Em um país onde é mais difícil comprar um filhote de cachorro do que uma arma semi-automática, será muito difícil frear os entusiastas da NRA
Tanto na União Europeia como no Canadá, há taxas muito mais baixas de mortes por armas do que nos EUA. Por isso é frustrante para muitos que o país seja incapaz de implementar medidas de controle para conter os massacres que semeiam o terror e o luto entre milhares de famílias com frequência crescente sem que as autoridades possam reagir.
A National Rifle Association está mais forte do que nunca e o lobby a favor das armas tem no bolso metade do congresso norte-americano, que continua apoiando o porte e a compra completamente livre de armas nos EUA.
É difícil ter esperança com um presidente abertamente racista e irresponsável que um dia é forçado a condenar a violência de forma hipócrita e banal, atribuindo-a a videogames, mas no dia seguinte fala que o país está “infestado” de latinos, alimentando o ultra-nacionalismo branco e uma política discriminatória que impede, humilha e maltrata os imigrantes. Em um país onde é mais difícil comprar um filhote de cachorro que uma arma semi-automática, será muito difícil frear os entusiastas da NRA.

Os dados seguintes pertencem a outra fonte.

**src/p2n_pkg.sv**
```systemverilog
// ----------------------------------------------------------------------------
// p2n_pkg - shared types and constants of the pitch-to-note stabilizer
// Word types, register codes, sequencer states and the semitone edge table.
// ----------------------------------------------------------------------------
package p2n_pkg;

	localparam int FREQ_FRAC_BITS = 4;
	localparam int MAX_NOTE       = 127;

	localparam int FREQ_W     = 20;
	localparam int NOTE_W     = 7;
	localparam int RAW_W      = 8;
	localparam int VEL_W      = 7;
	localparam int EDGE_W     = 26;
	localparam int LHS_SHIFT  = 22;
	// widest boundary: 26-bit edge shifted by 21 octaves plus the fraction bits
	localparam int CMP_W      = EDGE_W + 21 + FREQ_FRAC_BITS + 1;
	localparam int CFG_IDX_W  = 3;
	localparam int CFG_DATA_W = 16;

	typedef struct packed {
		logic                 pitch_found;
		logic [15:0]          signal_level;
		logic [15:0]          pitch_confidence;
		logic [FREQ_W-1:0]    pitch_frequency;
	} in_word_t;

	typedef struct packed {
		logic                 event_kind;
		logic [NOTE_W-1:0]    note_number;
		logic [VEL_W-1:0]     event_velocity;
		logic                 last_event;
	} out_word_t;

	typedef enum logic [CFG_IDX_W-1:0] {
		REG_GATE_THRESHOLD = 3'd0,
		REG_MIN_CONFIDENCE = 3'd1,
		REG_TRANSPOSE      = 3'd2,
		REG_NOTE_VELOCITY  = 3'd3,
		REG_HOLD_BLOCKS    = 3'd4
	} cfg_reg_t;

	typedef enum logic [1:0] {
		ST_IDLE,
		ST_SEARCH,
		ST_DECIDE
	} seq_state_t;

	localparam logic EV_NOTE_OFF = 1'b0;
	localparam logic EV_NOTE_ON  = 1'b1;

	typedef struct packed {
		logic busy;
		logic done;
	} srch_stat_t;

	// ceil(edge * 65536) of the lower boundaries of notes 69..80
	function automatic logic [EDGE_W-1:0] edge_value(input logic [3:0] idx);
		logic [EDGE_W-1:0] v;
		unique case (idx)
			4'd0:    v = 26'd28014940;
			4'd1:    v = 26'd29680795;
			4'd2:    v = 26'd31445707;
			4'd3:    v = 26'd33315566;
			4'd4:    v = 26'd35296613;
			4'd5:    v = 26'd37395458;
			4'd6:    v = 26'd39619108;
			4'd7:    v = 26'd41974983;
			4'd8:    v = 26'd44470945;
			4'd9:    v = 26'd47115325;
			4'd10:   v = 26'd49916948;
			4'd11:   v = 26'd52885164;
			default: v = '0;
		endcase
		return v;
	endfunction

endpackage

```
**src/p2n_search.sv**
```systemverilog
// ----------------------------------------------------------------------------
// p2n_search - binary search for the raw note of a frequency
// One boundary compare per cycle while busy, from start until done.
// ----------------------------------------------------------------------------
module p2n_search (
	input  logic                         clk,
	input  logic                         arst_n,
	input  logic                         start,
	input  logic [p2n_pkg::FREQ_W-1:0]   freq,
	output p2n_pkg::srch_stat_t          stat,
	output logic [p2n_pkg::RAW_W-1:0]    raw_note
);

	logic                          busy_q;
	logic                          done_q;
	logic [p2n_pkg::RAW_W-1:0]     bit_q;
	logic [p2n_pkg::RAW_W-1:0]     lo_q;
	logic [p2n_pkg::FREQ_W-1:0]    freq_q;

	logic [p2n_pkg::RAW_W-1:0]     probe;
	logic [8:0]                    m;
	logic [15:0]                   prod;
	logic [4:0]                    octave;
	logic [8:0]                    rem9;
	logic [5:0]                    shamt;
	logic [p2n_pkg::CMP_W-1:0]     lhs;
	logic [p2n_pkg::CMP_W-1:0]     rhs;
	logic                          ge;

	// boundary index m = k + 3 split into octave m/12 and semitone m%12
	always_comb begin
		probe  = lo_q | bit_q;
		m      = {1'b0, probe} + 9'd3;
		prod   = {7'd0, m} * 16'd171;
		octave = prod[15:11];
		rem9   = m - ({1'b0, octave, 3'b000} + {2'b00, octave, 2'b00});
		shamt  = {1'b0, octave} + 6'(p2n_pkg::FREQ_FRAC_BITS);
		lhs    = p2n_pkg::CMP_W'(freq_q) << p2n_pkg::LHS_SHIFT;
		rhs    = p2n_pkg::CMP_W'(p2n_pkg::edge_value(rem9[3:0])) << shamt;
		ge     = lhs >= rhs;
	end

	always_ff @(posedge clk or negedge arst_n) begin
		if (!arst_n) begin
			busy_q <= 1'b0;
			done_q <= 1'b0;
			bit_q  <= '0;
			lo_q   <= '0;
			freq_q <= '0;
		end else begin
			done_q <= 1'b0;
			if (start) begin
				freq_q <= freq;
				lo_q   <= '0;
				bit_q  <= {1'b1, {(p2n_pkg::RAW_W-1){1'b0}}};
				busy_q <= 1'b1;
			end else if (busy_q) begin
				if (ge) begin
					lo_q <= probe;
				end
				bit_q <= bit_q >> 1;
				if (bit_q[0]) begin
					busy_q <= 1'b0;
					done_q <= 1'b1;
				end
			end
		end
	end

	assign stat.busy = busy_q;
	assign stat.done = done_q;
	assign raw_note  = lo_q;

endmodule

```
**src/pitch_to_note_event_stabilizer.sv**
```systemverilog
// ----------------------------------------------------------------------------
// pitch_to_note_event_stabilizer - pitch reports in, note-off/note-on out
// Gates each report, maps its frequency to a note, holds the candidate for
// the configured number of reports and emits the resulting events.
// ----------------------------------------------------------------------------
//
//  channel | direction | handshake             | word
//  --------+-----------+-----------------------+-------------------------------
//  in      | input     | in_valid / in_ready   | in_data   (p2n_pkg::in_word_t)
//  out     | output    | out_valid / out_ready | out_data  (p2n_pkg::out_word_t)
//  cfg     | input     | cfg_valid / cfg_ready | cfg_index, cfg_data
//
//  Sequence: one report occupies the block through the accept cycle, the
//  boundary compares in the search unit, its done cycle and the decide
//  cycle. Its events are loaded at the decide step and then leave at one
//  word a cycle while out_ready is high.
//  Reset: arst_n clears the sequencer, the event buffer and all note state;
//  registers return to their reset values.
//  Stalls: the next report is accepted while earlier events still wait;
//  the decide step holds until the event buffer is empty.
//  cfg_ready is always high.
//
module pitch_to_note_event_stabilizer (
	input  logic                              clk,
	input  logic                              arst_n,
	input  logic                              in_valid,
	output logic                              in_ready,
	input  p2n_pkg::in_word_t                 in_data,
	output logic                              out_valid,
	input  logic                              out_ready,
	output p2n_pkg::out_word_t                out_data,
	input  logic                              cfg_valid,
	output logic                              cfg_ready,
	input  logic [p2n_pkg::CFG_IDX_W-1:0]     cfg_index,
	input  logic [p2n_pkg::CFG_DATA_W-1:0]    cfg_data
);

	// configuration registers
	logic [12:0]                   gate_thr_q;
	logic [15:0]                   min_conf_q;
	logic [5:0]                    transpose_q;
	logic [p2n_pkg::VEL_W-1:0]     velocity_q;
	logic [3:0]                    hold_q;

	// note state
	logic                          act_valid_q;
	logic [p2n_pkg::NOTE_W-1:0]    act_note_q;
	logic                          cand_valid_q;
	logic [p2n_pkg::NOTE_W-1:0]    cand_note_q;
	logic [3:0]                    stable_cnt_q;
	logic                          gate_ok_q;

	// sequencer
	p2n_pkg::seq_state_t           state_q;
	p2n_pkg::seq_state_t           state_d;
	logic                          in_fire;
	logic                          decide_fire;

	// event buffer, slot 0 drives the output
	p2n_pkg::out_word_t            slot0_q;
	p2n_pkg::out_word_t            slot1_q;
	logic [1:0]                    out_cnt_q;

	// search unit
	p2n_pkg::srch_stat_t           srch_stat;
	logic [p2n_pkg::RAW_W-1:0]     raw_note;

	// decide path
	logic [9:0]                    note_sum;
	logic [p2n_pkg::NOTE_W-1:0]    next_note;
	logic                          next_valid;
	logic                          same;
	logic [3:0]                    cnt_new;
	logic                          cand_v_new;
	logic [p2n_pkg::NOTE_W-1:0]    cand_n_new;
	logic                          acc_valid;
	logic [p2n_pkg::NOTE_W-1:0]    acc_note;
	logic                          change;
	p2n_pkg::out_word_t            ev_off;
	p2n_pkg::out_word_t            ev_on;

	p2n_search u_search (
		.clk      (clk),
		.arst_n   (arst_n),
		.start    (in_fire),
		.freq     (in_data.pitch_frequency),
		.stat     (srch_stat),
		.raw_note (raw_note)
	);

	// ---------------------------------------------------------------- config
	assign cfg_ready = 1'b1;

	always_ff @(posedge clk or negedge arst_n) begin
		if (!arst_n) begin
			gate_thr_q  <= 13'd786;
			min_conf_q  <= 16'd47186;
			transpose_q <= 6'd0;
			velocity_q  <= 7'd96;
			hold_q      <= 4'd3;
		end else if (cfg_valid) begin
			unique case (p2n_pkg::cfg_reg_t'(cfg_index))
				p2n_pkg::REG_GATE_THRESHOLD: gate_thr_q  <= cfg_data[12:0];
				p2n_pkg::REG_MIN_CONFIDENCE: min_conf_q  <= cfg_data;
				p2n_pkg::REG_TRANSPOSE:      transpose_q <= cfg_data[5:0];
				p2n_pkg::REG_NOTE_VELOCITY:  velocity_q  <= cfg_data[6:0];
				p2n_pkg::REG_HOLD_BLOCKS:    hold_q      <= cfg_data[3:0];
				default: ;
			endcase
		end
	end

	// ------------------------------------------------------------- sequencer
	always_ff @(posedge clk or negedge arst_n) begin
		if (!arst_n) begin
			state_q <= p2n_pkg::ST_IDLE;
		end else begin
			state_q <= state_d;
		end
	end

	always_comb begin
		state_d     = state_q;
		in_ready    = 1'b0;
		decide_fire = 1'b0;
		unique case (state_q)
			p2n_pkg::ST_IDLE: begin
				in_ready = 1'b1;
				if (in_valid) begin
					state_d = p2n_pkg::ST_SEARCH;
				end
			end
			p2n_pkg::ST_SEARCH: begin
				if (srch_stat.done) begin
					state_d = p2n_pkg::ST_DECIDE;
				end
			end
			p2n_pkg::ST_DECIDE: begin
				// hold until every event of the previous report has left
				if (out_cnt_q == 2'd0) begin
					decide_fire = 1'b1;
					state_d     = p2n_pkg::ST_IDLE;
				end
			end
			default: state_d = p2n_pkg::ST_IDLE;
		endcase
	end

	assign in_fire = in_valid && in_ready;

	// latch the gate decision with the report; the user must keep registers stable while busy (not enforced)
	always_ff @(posedge clk or negedge arst_n) begin
		if (!arst_n) begin
			gate_ok_q <= 1'b0;
		end else if (in_fire) begin
			gate_ok_q <= in_data.pitch_found
				&& (in_data.signal_level >= {3'b000, gate_thr_q})
				&& (in_data.pitch_confidence >= min_conf_q);
		end
	end

	// ----------------------------------------------------------- decide path
	always_comb begin
		// raw note plus sign-extended transpose, clamped to the note range
		note_sum = {2'b00, raw_note} + {{4{transpose_q[5]}}, transpose_q};
		if (note_sum[9]) begin
			next_note = '0;
		end else if (note_sum[8:0] > 9'(p2n_pkg::MAX_NOTE)) begin
			next_note = p2n_pkg::NOTE_W'(p2n_pkg::MAX_NOTE);
		end else begin
			next_note = note_sum[6:0];
		end
		next_valid = gate_ok_q;
		if (!next_valid) begin
			next_note = '0;
		end

		// advance or restart the stability count
		same = (next_valid == cand_valid_q) && (!next_valid || next_note == cand_note_q);
		if (same) begin
			cnt_new    = (stable_cnt_q == 4'd15) ? 4'd15 : stable_cnt_q + 4'd1;
			cand_v_new = cand_valid_q;
			cand_n_new = cand_note_q;
		end else begin
			cnt_new    = 4'd1;
			cand_v_new = next_valid;
			cand_n_new = next_note;
		end

		if (cnt_new >= hold_q) begin
			acc_valid = cand_v_new;
			acc_note  = cand_n_new;
		end else begin
			acc_valid = act_valid_q;
			acc_note  = act_note_q;
		end
		change = (acc_valid != act_valid_q) || (acc_valid && acc_note != act_note_q);

		ev_off.event_kind     = p2n_pkg::EV_NOTE_OFF;
		ev_off.note_number    = act_note_q;
		ev_off.event_velocity = '0;
		ev_off.last_event     = !acc_valid;

		ev_on.event_kind      = p2n_pkg::EV_NOTE_ON;
		ev_on.note_number     = acc_note;
		ev_on.event_velocity  = velocity_q;
		ev_on.last_event      = 1'b1;
	end

	always_ff @(posedge clk or negedge arst_n) begin
		if (!arst_n) begin
			act_valid_q  <= 1'b0;
			act_note_q   <= '0;
			cand_valid_q <= 1'b0;
			cand_note_q  <= '0;
			stable_cnt_q <= '0;
		end else if (decide_fire) begin
			cand_valid_q <= cand_v_new;
			cand_note_q  <= cand_n_new;
			stable_cnt_q <= cnt_new;
			if (change) begin
				act_valid_q <= acc_valid;
				act_note_q  <= acc_valid ? acc_note : '0;
			end
		end
	end

	// ---------------------------------------------------------- event buffer
	always_ff @(posedge clk or negedge arst_n) begin
		if (!arst_n) begin
			out_cnt_q <= 2'd0;
		end else if (decide_fire) begin
			// buffer is empty here: load off then on, off alone, or on alone
			if (change) begin
				out_cnt_q <= {1'b0, act_valid_q} + {1'b0, acc_valid};
			end
		end else if (out_valid && out_ready) begin
			out_cnt_q <= out_cnt_q - 2'd1;
		end
	end

	always_ff @(posedge clk) begin
		if (decide_fire) begin
			if (act_valid_q) begin
				slot0_q <= ev_off;
				slot1_q <= ev_on;
			end else begin
				slot0_q <= ev_on;
				slot1_q <= ev_on;
			end
		end else if (out_valid && out_ready) begin
			// advance the second word into the output slot
			slot0_q <= slot1_q;
		end
	end

	assign out_valid = out_cnt_q != 2'd0;
	assign out_data  = slot0_q;

	// ------------------------------------------------------------ assertions
	a_cnt_range: assert property (@(posedge clk) disable iff (!arst_n)
		out_cnt_q != 2'd3)
		else $error("event buffer count out of range");

	a_on_is_last: assert property (@(posedge clk) disable iff (!arst_n)
		out_valid && out_data.event_kind == p2n_pkg::EV_NOTE_ON |-> out_data.last_event)
		else $error("note-on word not marked last");

	a_off_zero_vel: assert property (@(posedge clk) disable iff (!arst_n)
		out_valid && out_data.event_kind == p2n_pkg::EV_NOTE_OFF
			|-> out_data.event_velocity == '0)
		else $error("note-off word with nonzero velocity");

	a_done_in_search: assert property (@(posedge clk) disable iff (!arst_n)
		srch_stat.done |-> state_q == p2n_pkg::ST_SEARCH)
		else $error("search finished outside the search state");

	a_silence_note: assert property (@(posedge clk) disable iff (!arst_n)
		!act_valid_q |-> act_note_q == '0)
		else $error("silent active note register not cleared");

endmodule
```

Quantos mais assassinatos em massa serão necessários para que o livre acesso a armas nos EUA seja controlado? Algo tem que mudar profundamente no país, mas nem Trump nem seus amigos lobistas sequer consideram tentar.
Afinal, com um mercado onde um em cada três lares americanos é dono de armas, trata-se de um negócio de bilhões de dólares, e não parece importar que seja baseado na fabricação e venda de máquinas e munições projetadas para matar gente.